周菲凡, 张贺. 基于CNOP方法的台风目标观测中三种敏感区确定方案的比较研究[J]. 大气科学, 2014, 38(2): 261-272. doi: 10.3878/j.issn.1006-9895.2013.13129
引用本文: 周菲凡, 张贺. 基于CNOP方法的台风目标观测中三种敏感区确定方案的比较研究[J]. 大气科学, 2014, 38(2): 261-272. doi: 10.3878/j.issn.1006-9895.2013.13129
ZHOU Feifan, ZHANG He. Study of the Schemes Based on CNOP Method to Identify Sensitive Areas for Typhoon Targeted Observations[J]. Chinese Journal of Atmospheric Sciences, 2014, 38(2): 261-272. doi: 10.3878/j.issn.1006-9895.2013.13129
Citation: ZHOU Feifan, ZHANG He. Study of the Schemes Based on CNOP Method to Identify Sensitive Areas for Typhoon Targeted Observations[J]. Chinese Journal of Atmospheric Sciences, 2014, 38(2): 261-272. doi: 10.3878/j.issn.1006-9895.2013.13129

基于CNOP方法的台风目标观测中三种敏感区确定方案的比较研究

doi: 10.3878/j.issn.1006-9895.2013.13129
基金项目: 国家自然科学基金青年基金项目41105038、41005054;中国科学院重点部署项目KZZD-EW-05-01-01

Study of the Schemes Based on CNOP Method to Identify Sensitive Areas for Typhoon Targeted Observations

  • 摘要: 在目标观测中,敏感区的确定是个关键性的问题。本文详细研究了如何用条件非线性最优扰动(CNOP)方法确定敏感区。提出了三种确定敏感区的方案:水平投影方案、单点能量投影方案以及垂直积分能量方案。比较了三种方案确定的敏感区的差异,分析了它们所阐释的物理意义,讨论了它们的优缺点,并通过理想回报试验考查了不同方案确定的敏感区的有效性。对六个台风个例的应用结果显示,单点能量投影方案与垂直积分能量方案下识别的敏感区较为相似,二者与水平投影方案确定的敏感区则有较大的区别。
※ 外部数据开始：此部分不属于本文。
<file path="src/rtl/icps_pkg.sv">
// Constants and types shared by the isolated channel and power sequencer.
package icps_pkg;
  // Four isolated lanes; a set bit marks a lane sent from the secondary side.
  localparam int              LANES         = 4;
  localparam logic [LANES-1:0] LANE_FROM_SEC = 4'hC;
  // Clock period in picoseconds (250 MHz).
  localparam int CLK_PS       = 4000;
  // Idle time before refresh pulses start; a least time, so it rounds up.
  localparam int REFRESH_NS   = 1000;
  localparam int REFRESH_CYC  = (REFRESH_NS * 1000 + CLK_PS - 1) / CLK_PS;
  // Receive watchdog timeout; a longest time, so it rounds down.
  localparam int WATCHDOG_NS  = 5000;
  localparam int WATCHDOG_CYC = (WATCHDOG_NS * 1000) / CLK_PS;
  // Converter off time after a short circuit.
  localparam int OFF_TIME_MS  = 2;
  localparam int OFF_TIME_CYC = OFF_TIME_MS * (1000000000 / CLK_PS);
  // Converter oscillator period and per-switch half period.
  localparam int OSC_NS       = 2000;
  localparam int OSC_CYC      = (OSC_NS * 1000) / CLK_PS;
  localparam int HALF_CYC     = OSC_CYC / 2;
  localparam int DEAD_CYC     = 2;
  localparam int WIDTH_MAX    = HALF_CYC - DEAD_CYC;
  localparam logic [7:0] SS_STEP = 8'h01;
  // Barrier slot rate and pulse buffer depth.
  localparam int SLOT_DIV     = 2;
  localparam int FIFO_DEPTH   = 4;
  // Counter widths.
  localparam int REF_W = 9;
  localparam int WD_W  = 11;
  localparam int OSC_W = 9;
  localparam int HIC_W = 20;
  localparam int WID_W = 8;

  // One barrier word: a set pulse and a clear pulse per lane.
  typedef struct packed {
    logic [LANES-1:0] rise;
    logic [LANES-1:0] fall;
  } icps_pulse_t;

  // Supply and die temperature comparator levels.
  typedef struct packed {
    logic pri_ok;
    logic sec_ok;
    logic temp_trip;
    logic temp_clear;
  } icps_supply_t;

  // Converter modes, Gray coded along off, soft start, normal, hiccup.
  typedef enum logic [1:0] {
    CV_OFF    = 2'b00,
    CV_SOFT   = 2'b01,
    CV_NORMAL = 2'b11,
    CV_HICCUP = 2'b10
  } icps_conv_t;
endpackage : icps_pkg

</file>
<file path="src/rtl/icps_top.sv">
// Isolated lanes, barrier pulse buffer and isolated supply sequencer.
`timescale 1ns/1ps

module icps_fifo #(
  parameter int WIDTH = 8,
  parameter int DEPTH = 4
) (
  input  wire logic             sys_clk,
  input  wire logic             reset_n,
  input  wire logic             in_valid,
  input  wire logic [WIDTH-1:0] in_data,
  output logic                  in_ready,
  output logic                  out_valid,
  output logic      [WIDTH-1:0] out_data,
  input  wire logic             out_ready
);
  localparam int PW = $clog2(DEPTH);
  localparam int CW = $clog2(DEPTH + 1);

  logic [WIDTH-1:0] mem [DEPTH];
  logic [PW-1:0]    wr_ptr;
  logic [PW-1:0]    rd_ptr;
  logic [CW-1:0]    count;
  logic [PW-1:0]    next_wr_ptr;
  logic [PW-1:0]    next_rd_ptr;
  logic [CW-1:0]    next_count;
  logic             push;
  logic             pop;

  // Full and empty come straight from the occupancy count.
  assign in_ready  = (count != CW'(DEPTH));
  assign out_valid = (count != '0);
  assign out_data  = mem[rd_ptr];
  assign push      = in_valid && in_ready;
  assign pop       = out_valid && out_ready;

  // Pointer wrap and count update.
  always_comb begin
    next_wr_ptr = wr_ptr;
    next_rd_ptr = rd_ptr;
    next_count  = count;
    if (push) begin
      next_wr_ptr = (wr_ptr == PW'(DEPTH - 1)) ? '0 : wr_ptr + 1'b1;
    end
    if (pop) begin
      next_rd_ptr = (rd_ptr == PW'(DEPTH - 1)) ? '0 : rd_ptr + 1'b1;
    end
    if (push && !pop) begin
      next_count = count + 1'b1;
    end else if (pop && !push) begin
      next_count = count - 1'b1;
    end
  end

  // The storage array needs no reset; only the pointers and the count do.
  always_ff @(posedge sys_clk) begin
    if (push) begin
      mem[wr_ptr] <= in_data;
    end
    if (!reset_n) begin
      wr_ptr <= '0;
      rd_ptr <= '0;
      count  <= '0;
    end else begin
      wr_ptr <= next_wr_ptr;
      rd_ptr <= next_rd_ptr;
      count  <= next_count;
    end
  end
endmodule : icps_fifo

module icps_top #(
  parameter int HICCUP_CYC = icps_pkg::OFF_TIME_CYC
) (
  input  wire logic                       sys_clk,
  input  wire logic                       reset_n,
  input  wire icps_pkg::icps_supply_t     supply,
  input  wire logic [icps_pkg::LANES-1:0] data_in,
  input  wire logic                       iso_above_startup,
  input  wire logic                       short_detect,
  input  wire logic                       over_current,
  input  wire logic [icps_pkg::WID_W-1:0] sec_pwm_width,
  output logic      [icps_pkg::LANES-1:0] data_out,
  output logic                            primary_switch_a,
  output logic                            primary_switch_b,
  output icps_pkg::icps_conv_t            conv_mode
);
  import icps_pkg::*;

  logic             hot;
  logic             next_hot;
  logic [LANES-1:0] src_on;
  logic [LANES-1:0] dst_on;
  logic [LANES-1:0] last_sent;
  logic [LANES-1:0] next_last_sent;
  logic [REF_W-1:0] idle [LANES];
  logic [REF_W-1:0] next_idle [LANES];
  icps_pulse_t      push_word;
  logic             push_valid;
  logic             fifo_in_ready;
  logic             fifo_out_valid;
  icps_pulse_t      rx_word;
  logic [1:0]       slot_cnt;
  logic [1:0]       next_slot_cnt;
  logic             slot_en;
  logic             pop;
  logic [WD_W-1:0]  wd [LANES];
  logic [WD_W-1:0]  next_wd [LANES];
  logic [LANES-1:0] next_data_out;
  icps_conv_t       next_mode;
  logic [OSC_W-1:0] osc;
  logic [OSC_W-1:0] next_osc;
  logic [OSC_W-1:0] phase_pos;
  logic [WID_W-1:0] width;
  logic [WID_W-1:0] next_width;
  logic [HIC_W-1:0] hic;
  logic [HIC_W-1:0] next_hic;
  logic             lim;
  logic             next_lim;
  logic             first_half;
  logic             run;
  logic             drive;
  logic             next_sw_a;
  logic             next_sw_b;

  // Thermal latch with hysteresis between the trip and clear comparators.
  always_comb begin
    next_hot = hot;
    if (supply.temp_trip) begin
      next_hot = 1'b1;
    end else if (supply.temp_clear) begin
      next_hot = 1'b0;
    end
  end

  // A lane's sender and receiver are each powered by their own side.
  for (genvar g = 0; g < LANES; g++) begin : g_side
    assign src_on[g] = LANE_FROM_SEC[g] ? supply.sec_ok : supply.pri_ok;
    assign dst_on[g] = LANE_FROM_SEC[g] ? supply.pri_ok : supply.sec_ok;
  end

  // Edge and refresh encoder. A full buffer stalls the encoder, so an edge
  // is delayed rather than dropped; the level compare re-sends it later.
  always_comb begin
    push_word      = '0;
    next_last_sent = last_sent;
    for (int i = 0; i < LANES; i++) begin
      next_idle[i] = idle[i];
      if (!src_on[i]) begin
        next_last_sent[i] = 1'b0;
        next_idle[i]      = '0;
      end else if (data_in[i] != last_sent[i] || idle[i] >= REF_W'(REFRESH_CYC)) begin
        push_word.rise[i] = data_in[i];
        push_word.fall[i] = !data_in[i];
        if (fifo_in_ready) begin
          next_last_sent[i] = data_in[i];
          next_idle[i]      = '0;
        end
      end else begin
        next_idle[i] = idle[i] + 1'b1;
      end
    end
  end
  assign push_valid = (push_word != '0);

  // The barrier carries one word every SLOT_DIV cycles.
  assign slot_en       = (slot_cnt == 2'(SLOT_DIV - 1));
  assign next_slot_cnt = slot_en ? 2'h0 : slot_cnt + 2'h1;
  assign pop           = fifo_out_valid && slot_en;

  icps_fifo #(
    .WIDTH ($bits(icps_pulse_t)),
    .DEPTH (FIFO_DEPTH)
  ) u_barrier (
    .sys_clk   (sys_clk),
    .reset_n   (reset_n),
    .in_valid  (push_valid),
    .in_data   (push_word),
    .in_ready  (fifo_in_ready),
    .out_valid (fifo_out_valid),
    .out_data  (rx_word),
    .out_ready (slot_en)
  );

  // Bistable decoders with watchdog; a pulse always restarts the watchdog.
  always_comb begin
    for (int i = 0; i < LANES; i++) begin
      next_data_out[i] = data_out[i];
      next_wd[i]       = (wd[i] == '1) ? wd[i] : wd[i] + 1'b1;
      if (pop && (rx_word.rise[i] || rx_word.fall[i])) begin
        next_data_out[i] = rx_word.rise[i];
        next_wd[i]       = '0;
      end else if (wd[i] >= WD_W'(WATCHDOG_CYC)) begin
        next_data_out[i] = 1'b0;
      end
      if (!dst_on[i] || hot) begin
        next_data_out[i] = 1'b0;
        next_wd[i]       = '0;
      end
    end
  end

  // Converter mode sequencing.
  always_comb begin
    next_mode  = conv_mode;
    next_width = width;
    next_hic   = '0;
    case (conv_mode)
      CV_OFF: begin
        next_width = '0;
        next_mode  = CV_SOFT;
      end
      CV_SOFT: begin
        if (short_detect) begin
          next_mode = CV_HICCUP;
        end else if (iso_above_startup) begin
          next_mode = CV_NORMAL;
        end else if (osc == '0 && width < WID_W'(WIDTH_MAX)) begin
          next_width = width + SS_STEP;
        end
      end
      CV_NORMAL: begin
        if (short_detect) begin
          next_mode = CV_HICCUP;
        end else if (sec_pwm_width > WID_W'(WIDTH_MAX)) begin
          next_width = WID_W'(WIDTH_MAX);
        end else begin
          next_width = sec_pwm_width;
        end
      end
      default: begin
        next_hic = hic + 1'b1;
        if (hic == HIC_W'(HICCUP_CYC - 1)) begin
          next_mode  = CV_SOFT;
          next_width = '0;
        end
      end
    endcase
    if (!supply.pri_ok || hot) begin
      next_mode = CV_OFF;
    end
  end

  // Oscillator runs only while switching, so lockout and hiccup stop it.
  assign run        = (next_mode == CV_SOFT) || (next_mode == CV_NORMAL);
  assign first_half = (osc < OSC_W'(HALF_CYC));
  assign phase_pos  = first_half ? osc : osc - OSC_W'(HALF_CYC);
  always_comb begin
    next_osc = '0;
    if (run && osc != OSC_W'(OSC_CYC - 1)) begin
      next_osc = osc + 1'b1;
    end
    next_lim = lim || over_current;
    if (osc == '0 || osc == OSC_W'(HALF_CYC)) begin
      next_lim = over_current;
    end
    drive     = run && (phase_pos < OSC_W'(width)) && !lim && !over_current;
    next_sw_a = drive && first_half;
    next_sw_b = drive && !first_half;
  end

  // All state registers.
  always_ff @(posedge sys_clk) begin
    if (!reset_n) begin
      hot              <= 1'b0;
      last_sent        <= '0;
      slot_cnt         <= 2'h0;
      data_out         <= '0;
      conv_mode        <= CV_OFF;
      osc              <= '0;
      width            <= '0;
      hic              <= '0;
      lim              <= 1'b0;
      primary_switch_a <= 1'b0;
      primary_switch_b <= 1'b0;
      for (int i = 0; i < LANES; i++) begin
        idle[i] <= '0;
        wd[i]   <= '0;
      end
    end else begin
      hot              <= next_hot;
      last_sent        <= next_last_sent;
      slot_cnt         <= next_slot_cnt;
      data_out         <= next_data_out;
      conv_mode        <= next_mode;
      osc              <= next_osc;
      width            <= next_width;
      hic              <= next_hic;
      lim              <= next_lim;
      primary_switch_a <= next_sw_a;
      primary_switch_b <= next_sw_b;
      for (int i = 0; i < LANES; i++) begin
        idle[i] <= next_idle[i];
        wd[i]   <= next_wd[i];
      end
    end
  end

  // Per-lane checks of the encoder and decoder.
  for (genvar g = 0; g < LANES; g++) begin : g_chk

  end
endmodule : icps_top

</file>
两种能量方案确定的敏感区更多地反映了环境场对台风的影响,而水平投影方案则反映了台风自身对流不对称性结构对台风发展变化的影响。理想回报试验结果表明,由两种能量方案确定的敏感区对预报误差能量的减小程度以及路径预报的改善程度都要大于水平投影方案确定的敏感区的效果,且垂直积分能量方案确定的敏感区的有效性最高。而在强度预报方面,三种方案对预报效果的改善程度相当。因此,总的说在台风目标观测研究中,利用CNOP方法确定敏感区时,垂直积分能量方案是较佳的方案。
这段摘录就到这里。